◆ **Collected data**
◇ ◇ ◇

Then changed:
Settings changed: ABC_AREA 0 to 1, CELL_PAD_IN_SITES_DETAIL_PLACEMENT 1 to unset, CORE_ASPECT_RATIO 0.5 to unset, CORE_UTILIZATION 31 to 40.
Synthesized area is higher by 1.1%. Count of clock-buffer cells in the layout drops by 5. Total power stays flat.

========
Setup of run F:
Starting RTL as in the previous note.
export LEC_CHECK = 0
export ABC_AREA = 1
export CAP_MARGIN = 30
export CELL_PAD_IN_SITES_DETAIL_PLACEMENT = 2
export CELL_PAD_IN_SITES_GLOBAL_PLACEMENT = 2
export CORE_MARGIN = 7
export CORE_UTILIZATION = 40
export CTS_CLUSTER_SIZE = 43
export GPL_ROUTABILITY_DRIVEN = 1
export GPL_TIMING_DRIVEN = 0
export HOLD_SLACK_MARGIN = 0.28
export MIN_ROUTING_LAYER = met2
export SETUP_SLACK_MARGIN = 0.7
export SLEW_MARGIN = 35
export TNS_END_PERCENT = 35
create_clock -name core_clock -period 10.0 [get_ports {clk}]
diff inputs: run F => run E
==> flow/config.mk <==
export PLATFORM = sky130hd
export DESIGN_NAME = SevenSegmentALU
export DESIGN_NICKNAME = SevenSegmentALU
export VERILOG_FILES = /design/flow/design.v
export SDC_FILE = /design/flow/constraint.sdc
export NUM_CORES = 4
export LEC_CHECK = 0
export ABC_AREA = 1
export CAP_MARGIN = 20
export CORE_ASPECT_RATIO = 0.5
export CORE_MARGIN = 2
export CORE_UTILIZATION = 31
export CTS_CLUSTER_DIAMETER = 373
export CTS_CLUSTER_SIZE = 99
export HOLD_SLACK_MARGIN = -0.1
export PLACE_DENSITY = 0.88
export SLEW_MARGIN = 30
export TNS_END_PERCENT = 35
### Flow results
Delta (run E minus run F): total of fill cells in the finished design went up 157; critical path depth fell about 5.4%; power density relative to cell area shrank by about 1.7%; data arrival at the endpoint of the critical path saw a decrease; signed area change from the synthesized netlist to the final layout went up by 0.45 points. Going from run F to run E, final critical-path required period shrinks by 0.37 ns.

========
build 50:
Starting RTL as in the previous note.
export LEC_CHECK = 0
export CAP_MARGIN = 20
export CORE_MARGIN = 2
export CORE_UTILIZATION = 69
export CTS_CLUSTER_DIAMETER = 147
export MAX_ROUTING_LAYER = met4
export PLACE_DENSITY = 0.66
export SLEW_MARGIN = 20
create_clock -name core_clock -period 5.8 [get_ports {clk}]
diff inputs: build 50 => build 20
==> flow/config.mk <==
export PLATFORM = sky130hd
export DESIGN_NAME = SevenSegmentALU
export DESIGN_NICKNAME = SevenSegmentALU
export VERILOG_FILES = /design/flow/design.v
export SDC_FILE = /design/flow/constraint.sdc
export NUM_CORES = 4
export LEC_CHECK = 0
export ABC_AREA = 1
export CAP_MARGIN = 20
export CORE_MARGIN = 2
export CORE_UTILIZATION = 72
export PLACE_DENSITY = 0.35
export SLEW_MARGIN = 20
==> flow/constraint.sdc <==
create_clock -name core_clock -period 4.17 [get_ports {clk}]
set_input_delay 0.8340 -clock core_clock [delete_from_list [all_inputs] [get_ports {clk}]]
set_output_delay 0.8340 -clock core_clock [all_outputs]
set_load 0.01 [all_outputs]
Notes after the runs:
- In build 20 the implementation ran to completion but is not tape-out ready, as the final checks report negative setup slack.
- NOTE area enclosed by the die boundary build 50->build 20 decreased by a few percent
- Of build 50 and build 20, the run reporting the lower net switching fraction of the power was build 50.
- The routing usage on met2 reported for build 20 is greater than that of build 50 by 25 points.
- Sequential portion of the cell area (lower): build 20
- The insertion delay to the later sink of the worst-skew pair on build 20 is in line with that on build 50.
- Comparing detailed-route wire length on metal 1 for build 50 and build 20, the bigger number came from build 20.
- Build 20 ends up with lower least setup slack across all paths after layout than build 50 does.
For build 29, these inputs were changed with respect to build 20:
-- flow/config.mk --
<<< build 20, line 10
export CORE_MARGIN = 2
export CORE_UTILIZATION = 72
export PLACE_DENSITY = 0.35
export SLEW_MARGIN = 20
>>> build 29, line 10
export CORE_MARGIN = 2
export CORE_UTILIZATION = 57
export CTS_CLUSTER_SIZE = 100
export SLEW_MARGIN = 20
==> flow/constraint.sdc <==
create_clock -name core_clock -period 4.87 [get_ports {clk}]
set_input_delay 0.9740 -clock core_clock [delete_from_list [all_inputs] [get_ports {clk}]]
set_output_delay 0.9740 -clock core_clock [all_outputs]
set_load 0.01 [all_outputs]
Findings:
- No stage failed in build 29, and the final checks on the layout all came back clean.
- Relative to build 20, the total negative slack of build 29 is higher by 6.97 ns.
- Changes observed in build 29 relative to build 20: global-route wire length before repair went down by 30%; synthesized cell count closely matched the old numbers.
Design apb_top, start of the top module:
module apb_top(
    input        pclk,
    input        presetn,
    input        start,
    input        write,
    input [31:0] addr,
    input [31:0] wdata,
    input [3:0]  strb,
    input [2:0]  prot,
    output [31:0] rdata,
    output        done,
    output        error
);
    wire        psel;
    wire        penable;
    wire        pwrite;
    wire [31:0] paddr;
    wire [31:0] pwdata;
    wire [3:0]  pstrb;
    wire [2:0]  pprot;
    wire [31:0] prdata_int;
    wire        pready_int;
    wire        pslverr_int;
    wire psel0 = psel && (paddr[31:12] == 20'h00000);   
    wire psel1 = psel && (paddr[31:12] == 20'h0001);   
    wire [31:0] prdata0;
    wire        pready0;
    wire        pslverr0;
    wire [31:0] prdata1;
    wire        pready1;
    wire        pslverr1;
    assign prdata_int = psel0 ? prdata0
                      : psel1 ? prdata1
  ...
clock: 4.42 ns
lec_check: 0
cap_margin: 20
cell_pad_in_sites_detail_placement: 1
core_margin: 2
core_utilization: 40
cts_cluster_diameter: 243
gpl_routability_driven: 0
hold_slack_margin: 0.28
slew_margin: 20
run.sh (not shown) runs the stock make flow with config.mk's settings and CLKGATE_MAP_FILE=.
Then changed:
Settings changed: CELL_PAD_IN_SITES_DETAIL_PLACEMENT 1 to not set, CORE_UTILIZATION 40 to 67, CTS_CLUSTER_DIAMETER 243 to 242, CTS_CLUSTER_SIZE set to 30, GPL_ROUTABILITY_DRIVEN 0 to not set, HOLD_SLACK_MARGIN 0.28 to not set.
Clock period 4.42 ns to 3.44 ns, I/O delays scaled along.
Effect: Wire length falls by roughly a tenth. Worst setup slack is worse by 250 ps. Worst hold slack is worse by 150 ps. Combinational power rises by a quarter to a third. Clock-buffer cell count falls by 48. Cell count falls by about a fifth. Non-clock buffer count rises by 11. Area after synthesis is unchanged. Design area falls by a few percent. Fmax rises by a quarter to a third.
Then changed:
Settings changed: ABC_AREA set to 1, CORE_UTILIZATION 67 to 68, CTS_CLUSTER_DIAMETER 242 to 400, CTS_CLUSTER_SIZE 30 to not set.
Clock period 3.44 ns to 1.66 ns, I/O delays scaled along.
The new run finished but fails on negative setup slack.
Register-to-register slack is worse by 1200 ps.
Non-clock buffer count goes up by 101.
Via count goes up by 49%.
Hold slack is better by 48 ps.
Routed wire length goes up by about 33%.
Critical path depth goes up by 7.
Clock skew goes down by 12 ps.

Starting RTL as in the previous note.
clock: 2.77 ns
lec_check: 0
abc_area: 0
cap_margin: 30
core_aspect_ratio: 1.03
core_margin: 2
core_utilization: 61
cts_cluster_diameter: 356
gpl_routability_driven: 1
place_density_lb_addon: 0.14
setup_slack_margin: 0.11
slew_margin: 30
The starting point produced a clean layout.
==> next run, changes <==
Settings changed: CAP_MARGIN 30 to 0, CORE_UTILIZATION 61 to 72, CTS_CLUSTER_SIZE set to 15, PLACE_DENSITY_LB_ADDON 0.14 to 0.05, SETUP_SLACK_MARGIN 0.11 to -0.18.
Clock period 2.77 ns to 1.71 ns, I/O delays scaled along.
- With this change the flow ran to the end with violations: setup timing
- fmax increases by 0.60%
- sequential power increases by 66%
- cell area increases by about 5.5%
- routed wire length increases by 42%
==> next run, changes <==
Settings changed: ABC_AREA 0 to 1, CORE_ASPECT_RATIO 1.03 to 1.32, CTS_CLUSTER_DIAMETER 356 to 400, GPL_ROUTABILITY_DRIVEN 1 to unset, HOLD_SLACK_MARGIN set to 0.29, PLACE_DENSITY set to 0.38, PLACE_DENSITY_LB_ADDON 0.05 to unset, SETUP_SLACK_MARGIN -0.18 to unset, SLEW_MARGIN 30 to 40, TNS_END_PERCENT set to 10.
Clock period 1.71 ns to 1.7 ns, I/O delays scaled along.
Result: The new run finished but failed the layout checks on setup timing; clock skew is about the same; synthesized cell count goes up by well over a third; wire length falls by a few percent; cell count goes up by well over a third; synthesized area shrinks by a few percent; worst setup slack gets better by 0.26 ns; power goes down by a few percent; sequential cell count stays the same; first-iteration DRC count climbs by well over a third; final area shrinks by a little under a tenth.

P:
apb_top again, from the RTL that the note above started with.
Settings: LEC_CHECK=0, ABC_AREA=1, CAP_MARGIN=30, CORE_ASPECT_RATIO=1.03, CORE_MARGIN=2, CORE_UTILIZATION=16, CTS_CLUSTER_DIAMETER=356, CTS_CLUSTER_SIZE=15, GPL_ROUTABILITY_DRIVEN=1, PLACE_DENSITY_LB_ADDON=0.14, SLEW_MARGIN=30; clock period 3.15 ns.
The following lists how Q was set up differently from P:
Settings: changing CTS_CLUSTER_SIZE from 15 to 31; changing SLEW_MARGIN from 30 to 20; changing CAP_MARGIN from 30 to 20; changing CORE_UTILIZATION from 16 to 70; removing PLACE_DENSITY_LB_ADDON (formerly 0.14); removing GPL_ROUTABILITY_DRIVEN (formerly 1); removing CORE_ASPECT_RATIO (formerly 1.03); removing CTS_CLUSTER_DIAMETER (formerly 356); changing the clock period (ns, I/O delays scaled along) from 3.15 to 1.66.
[summary]
Signal arrival time at the worst endpoint for Q: 600 ps down relative to P
Cell count: Q lower than P
Q does worse than P on final cell area excluding filler cells.
Going from P to Q, final worst setup slack shrinks by 940 ps.
On internal power component: Q sits above P.
The final report for Q shows a completed flow and a layout that fails verification, specifically setup timing.
Against P, Q comes in 13% lower on global-route wire length before repair.
[compare] base=P new=Q: global-route usage increased 28 points, non-clock buffer count increased 106, area growth from synthesis to final layout increased 7.3 points.
Inputs modified between Q and R:
Settings: clearing CTS_CLUSTER_SIZE, which used to be 31; swapping 70 for 68 in CORE_UTILIZATION; putting TNS_END_PERCENT at 5 where nothing was set; swapping 1.66 for 1.63 in the clock period (ns, I/O delays scaled along).
## What came out
- Final checks on R, whose flow otherwise completed, came back failing, citing setup timing.
- Where fmax is concerned, Q is outperformed by R.
- R vs Q, post-synthesis to final-layout area growth went down by 5.3 points.
- Core occupancy in the finished layout ends up lower on R.
- Re routed wire length: R is 9700 um down on Q.
- Of Q and R, the lower data arrival time at the worst-slack endpoint belongs to R.
- Comparing Q and R, the higher overall power after layout was measured on Q.
- R vs Q — average vias per placed instance dropped by a little under 10%
- Against Q, first-pass GRT wire length in R fell by a few percent.
What S does differently from R at the input level:
Settings: CORE_UTILIZATION now 40, was 68; CTS_CLUSTER_SIZE now 23, previously not set; TNS_END_PERCENT no longer set, was 5; CTS_CLUSTER_DIAMETER now 201, previously not set; MIN_ROUTING_LAYER now met2, previously not set; ABC_AREA no longer set, was 1; the clock period (ns, I/O delays scaled along) now 4.0, was 1.63.
## What came out
- S: no failed stages, no open violations at the end
- Compared with R, S supports a lower clock frequency.
- Comparing S and R, total iterations of the first detailed-routing run is lower on S.
- Taking R as the reference point, the worst path setup slack after routing of S rises by 1570 ps.
- Of S and R, S shows the higher antenna diode count, with R below it.
- On total length of routed met2 wires: S sits below R.
> inputs changed (S -> T)
Settings: setting HOLD_SLACK_MARGIN to 0.28 for the first time; removing MIN_ROUTING_LAYER (formerly met2); removing CTS_CLUSTER_DIAMETER (formerly 201); removing CTS_CLUSTER_SIZE (formerly 23); changing the clock period (ns, I/O delays scaled along) from 4.0 to 4.42.
Findings:
- Taking S over T, the combinational power ratio works out to 1.12.
- Run comparison: S end of the critical path slave1.regfile[3][4]$_DFFE_PN0P_; T end of the critical path slave0.prdata[10]$_DFFE_PN0P_
- Utilization S -> T: up
- Measured slew at the worst slew-check pin: higher on T

Setup of the reference run:
apb_top again, from the RTL that the note above started with.
export LEC_CHECK = 0
export ABC_AREA = 1
export CAP_MARGIN = 20
export CORE_MARGIN = 2
export CORE_UTILIZATION = 72
export CTS_CLUSTER_DIAMETER = 400
export PLACE_DENSITY = 0.39
export SETUP_SLACK_MARGIN = -0.11
export SLEW_MARGIN = 20
create_clock -name core_clock -period 1.66 [get_ports {pclk}]
The flow completed for the reference run, but it is not clean: the layout still shows setup timing.
Here is what was changed in the inputs of the trial run compared with the reference run.
Settings: setting MIN_ROUTING_LAYER to met1 for the first time; changing CORE_UTILIZATION from 72 to 40; changing SETUP_SLACK_MARGIN from -0.11 to 0.4; setting CTS_CLUSTER_SIZE to 23 for the first time; removing PLACE_DENSITY (formerly 0.39); changing CTS_CLUSTER_DIAMETER from 400 to 201; changing the clock period (ns, I/O delays scaled along) from 1.66 to 4.0.
==> results <==
Both conditions hold for the trial run: the flow ran to the end and the final layout passed the timing, DRC and antenna checks.
The reference run: flow complete, layout not clean; failing: setup timing
The trial run vs the reference run: post-route minimum period up
| global-route usage | the trial run vs the reference run | 26 points lower |
Cell area after layout (higher): the reference run
Compared with the reference run, the trial run shows a length of routed met2 wiring that is 31% lower.
The reference run -> the trial run: final sequential cell count delta 0, exact match
Comparing the trial run and the reference run, the lower total sequential power was measured on the trial run.
The reference run → the trial run: portion of total power attributed to combinational logic now smaller, placed cell count increased by 177 relative to the old numbers.

Starting RTL as in the previous note.
==> flow/config.mk <==
export PLATFORM = sky130hd
export DESIGN_NAME = apb_top
export DESIGN_NICKNAME = apb_top
export VERILOG_FILES = /design/flow/design.v
export SDC_FILE = /design/flow/constraint.sdc
export NUM_CORES = 4
export LEC_CHECK = 0
export CAP_MARGIN = 20
export CORE_ASPECT_RATIO = 0.83
export CORE_MARGIN = 2
export CORE_UTILIZATION = 47
export GPL_ROUTABILITY_DRIVEN = 0
export GPL_TIMING_DRIVEN = 0
export MAX_ROUTING_LAYER = met4
export PLACE_DENSITY_LB_ADDON = 0.22
export SETUP_SLACK_MARGIN = 0.53
export SLEW_MARGIN = 20
export TNS_END_PERCENT = 35
==> flow/constraint.sdc <==
create_clock -name core_clock -period 3.93 [get_ports {pclk}]
set_input_delay 0.7860 -clock core_clock [delete_from_list [all_inputs] [get_ports {pclk}]]
set_output_delay 0.7860 -clock core_clock [all_outputs]
set_load 0.01 [all_outputs]
The first run finished clean.
Then changed:
CORE_ASPECT_RATIO = unset   (was 0.83)
CORE_UTILIZATION = 40   (was 47)
GPL_ROUTABILITY_DRIVEN = unset   (was 0)
GPL_TIMING_DRIVEN = unset   (was 0)
MAX_ROUTING_LAYER = unset   (was met4)
PLACE_DENSITY_LB_ADDON = unset   (was 0.22)
SETUP_SLACK_MARGIN = unset   (was 0.53)
TNS_END_PERCENT = unset   (was 35)
clock period = 3.0 ns   (was 3.93 ns; I/O delays follow)
After rerunning: The new run ran to the end with no violations; critical path depth is unchanged; hold slack loses 190 ps; power grows by 32%; non-clock buffer count climbs by 8; clock skew is lower by 5.1 ps; sequential share of layout area fell by 1.0 points.
Then changed:
ABC_AREA = 1   (was unset)
CORE_UTILIZATION = 70   (was 40)
CTS_CLUSTER_SIZE = 38   (was unset)
HOLD_SLACK_MARGIN = 0.3   (was unset)
SETUP_SLACK_MARGIN = 0.17   (was unset)
clock period = 1.66 ns   (was 3.0 ns; I/O delays follow)
With this change the flow completed, yet does not pass: negative setup slack.
Clock-buffer cell count shrinks by 8.
Final cell count grows by 28%.
Combinational power grows to 2.7 times its value.
Via count grows by 62%.
Synthesized area shrinks by 4.6%.
Power grows by 90%.
Routed wire length grows by 49%.
Clock skew grows by 5.0 ps.
Final area grows by 2.6%.
Register-to-register slack loses 1200 ps.
Utilization grows by 43 points.
Then changed:
ABC_AREA = unset   (was 1)
CORE_UTILIZATION = 72   (was 70)
CTS_CLUSTER_DIAMETER = 242   (was unset)
CTS_CLUSTER_SIZE = 30   (was 38)
HOLD_SLACK_MARGIN = -0.08   (was 0.3)
SETUP_SLACK_MARGIN = unset   (was 0.17)
TNS_END_PERCENT = 5   (was unset)
clock period = 3.44 ns   (was 1.66 ns; I/O delays follow)
After rerunning: With this change the flow finished clean. Non-clock buffer count fell by 124. Area after synthesis rose by 4.9%. Clock power fell by 74%. Core utilization drops by 11 points. Sequential share of layout area climbs by 5.1 points. Clock skew is higher by 10 ps. Cell count decreases by 37%. Register-to-register slack improved by 1400 ps. Die size came out higher by 1.9%. Synthesized cell count shrinks by 40%. Worst setup slack gets better by 1400 ps.

Starting RTL as in the previous note.
==> flow/config.mk <==
export PLATFORM = sky130hd
export DESIGN_NAME = apb_top
export DESIGN_NICKNAME = apb_top
export VERILOG_FILES = /design/flow/design.v
export SDC_FILE = /design/flow/constraint.sdc
export NUM_CORES = 4
export LEC_CHECK = 0
export ABC_AREA = 1
export CAP_MARGIN = 30
export CORE_ASPECT_RATIO = 0.61
export CORE_MARGIN = 6
export CORE_UTILIZATION = 16
export CTS_CLUSTER_DIAMETER = 356
export GPL_ROUTABILITY_DRIVEN = 0
export HOLD_SLACK_MARGIN = 0.29
export MAX_ROUTING_LAYER = met4
export MIN_ROUTING_LAYER = met2
export PLACE_DENSITY_LB_ADDON = 0.29
export SETUP_SLACK_MARGIN = -0.49
export SLEW_MARGIN = 30
==> flow/constraint.sdc <==
create_clock -name core_clock -period 5.26 [get_ports {pclk}]
set_input_delay 1.0520 -clock core_clock [delete_from_list [all_inputs] [get_ports {pclk}]]
set_output_delay 1.0520 -clock core_clock [all_outputs]
set_load 0.01 [all_outputs]
Rerun with:
- ABC_AREA: 1 -> not set
- CAP_MARGIN: 30 -> 20
- CORE_ASPECT_RATIO: 0.61 -> not set
- CORE_MARGIN: 6 -> 2
- CORE_UTILIZATION: 16 -> 46
- CTS_CLUSTER_DIAMETER: 356 -> not set
- GPL_ROUTABILITY_DRIVEN: 0 -> not set
- HOLD_SLACK_MARGIN: 0.29 -> not set
- MAX_ROUTING_LAYER: met4 -> not set
- MIN_ROUTING_LAYER: met2 -> not set
- PLACE_DENSITY_LB_ADDON: 0.29 -> not set
- SETUP_SLACK_MARGIN: -0.49 -> not set
- SLEW_MARGIN: 30 -> 20
- clock period: 5.26 -> 3.0 ns (I/O delays scaled with it)
Combinational power is higher by well over a third.
Clock-buffer cell count is higher by 14.
Core utilization is higher by 35 points.
Rerun with:
- CORE_UTILIZATION: 46 -> 70
- CTS_CLUSTER_SIZE: not set -> 32
- clock period: 3.0 -> 1.67 ns (I/O delays scaled with it)
Effect: The new run produced a layout that fails on negative setup slack; cell area went up by 12%; global-route usage went up by 16 points; clock skew hardly moves; non-clock buffer count went up by 100.

## run A
apb_top again, from the RTL that the note above started with.
export LEC_CHECK = 0
export ABC_AREA = 1
export CAP_MARGIN = 30
export CORE_ASPECT_RATIO = 0.5
export CORE_MARGIN = 2
export CORE_UTILIZATION = 16
export CTS_CLUSTER_DIAMETER = 220
export CTS_CLUSTER_SIZE = 13
export GPL_ROUTABILITY_DRIVEN = 1
export PLACE_DENSITY_LB_ADDON = 0.08
export SETUP_SLACK_MARGIN = 0.61
export SLEW_MARGIN = 20
create_clock -name core_clock -period 2.38 [get_ports {pclk}]
> inputs changed (run A -> run B)
- a deleted ABC_AREA that had been 1
- a deleted PLACE_DENSITY_LB_ADDON that had been 0.08
- a deleted GPL_ROUTABILITY_DRIVEN that had been 1
- a change of CORE_UTILIZATION from 16 to 20
- a change of CAP_MARGIN from 30 to 20
- a deleted CTS_CLUSTER_SIZE that had been 13
- a deleted SETUP_SLACK_MARGIN that had been 0.61
- a deleted CORE_ASPECT_RATIO that had been 0.5
- a deleted CTS_CLUSTER_DIAMETER that had been 220
- a change of the clock period (ns, I/O delays scaled along) from 2.38 to 5.75
Findings:
Run B finished end to end and its layout was clean on timing, DRC and antenna. In run B, the maximum frequency from static timing analysis came out 34% below the value in run A. Internal power summed over all cells (higher): run A. Taking run A as the reference, in run B highest cell delay on the worst timing path higher; cell area after synthesis higher. Dominant kind of combinational cell = simple AND/OR/NAND/NOR gates: run A; dominant kind of combinational cell = multiplexers: run B.
Changes in run C relative to run B:
- CTS_CLUSTER_SIZE newly set to 30
- CORE_UTILIZATION changed from 20 to 67
- MAX_ROUTING_LAYER newly set to met4
- SETUP_SLACK_MARGIN newly set to 0.64
- CTS_CLUSTER_DIAMETER newly set to 242
- the clock period (ns, I/O delays scaled along) changed from 5.75 to 2.15
==> comparison <==
Finished, but not clean: run C, with negative setup slack.
Run B: done, clean on timing, DRC and antenna
The share of total power in combinational logic of run C exceeds that of run B by 8.0 points.
Switching power summed over all nets on run C is behind run B.
Between run B and run C, antenna diode count increased.
Looking at clock skew, run C sits above run B.
The lower global-route usage over all layers came out of run B.
Run B has a lower sequential fraction of design power than run C.
The power reported for run C is greater than that of run B by 120%.
Between run C and run B, largest fanout on the critical path is higher for run B, run C comes in under that.
Routability-driven placement congestion ratio in run C vs run B: up about 16%
Endpoint required time on the critical path: higher on run B
Here is what was changed in the inputs of run D compared with run C.
- clearing MAX_ROUTING_LAYER, which used to be met4
- clearing SETUP_SLACK_MARGIN, which used to be 0.64
- putting ABC_AREA at 1 where nothing was set
- putting TNS_END_PERCENT at 10 where nothing was set
- swapping 30 for 15 in CTS_CLUSTER_SIZE
- swapping 242 for 400 in CTS_CLUSTER_DIAMETER
- putting HOLD_SLACK_MARGIN at 0.29 where nothing was set
- swapping 67 for 72 in CORE_UTILIZATION
- swapping 2.15 for 1.67 in the clock period (ns, I/O delays scaled along)
Notes after the runs:
Run C ran in full, but the layout does not pass; the checks complain about negative setup slack.
In run D the implementation completed, yet the final layout does not meet the checks, the culprit being negative setup slack.
The critical path endpoint comes out slave1.prdata[11]$_DFFE_PN0P_ in one run and slave1.prdata[4]$_DFFE_PN0P_ in the other, namely in run D and run C respectively.
Worst path buffer plus inverter count: run D vs run C identical
Comparing the two runs side by side, run D comes out ahead of run C on maximum frequency.
Summary — met2 capacity usage during global routing, run D relative to run C: higher, by 17 points.
Met3 track demand over resource in global routing: run D higher than run C
Power figures rest on the tool's default switching activity, not on a simulated workload.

◇ ◇ ◇

Of the entries above, repeat exactly the lines between the line with "- Comparing detailed-route" and the line with "- Build 20 ends", inclusive, and no others.

- Comparing detailed-route wire length on metal 1 for build 50 and build 20, the bigger number came from build 20.
- Build 20 ends up with lower least setup slack across all paths after layout than build 50 does.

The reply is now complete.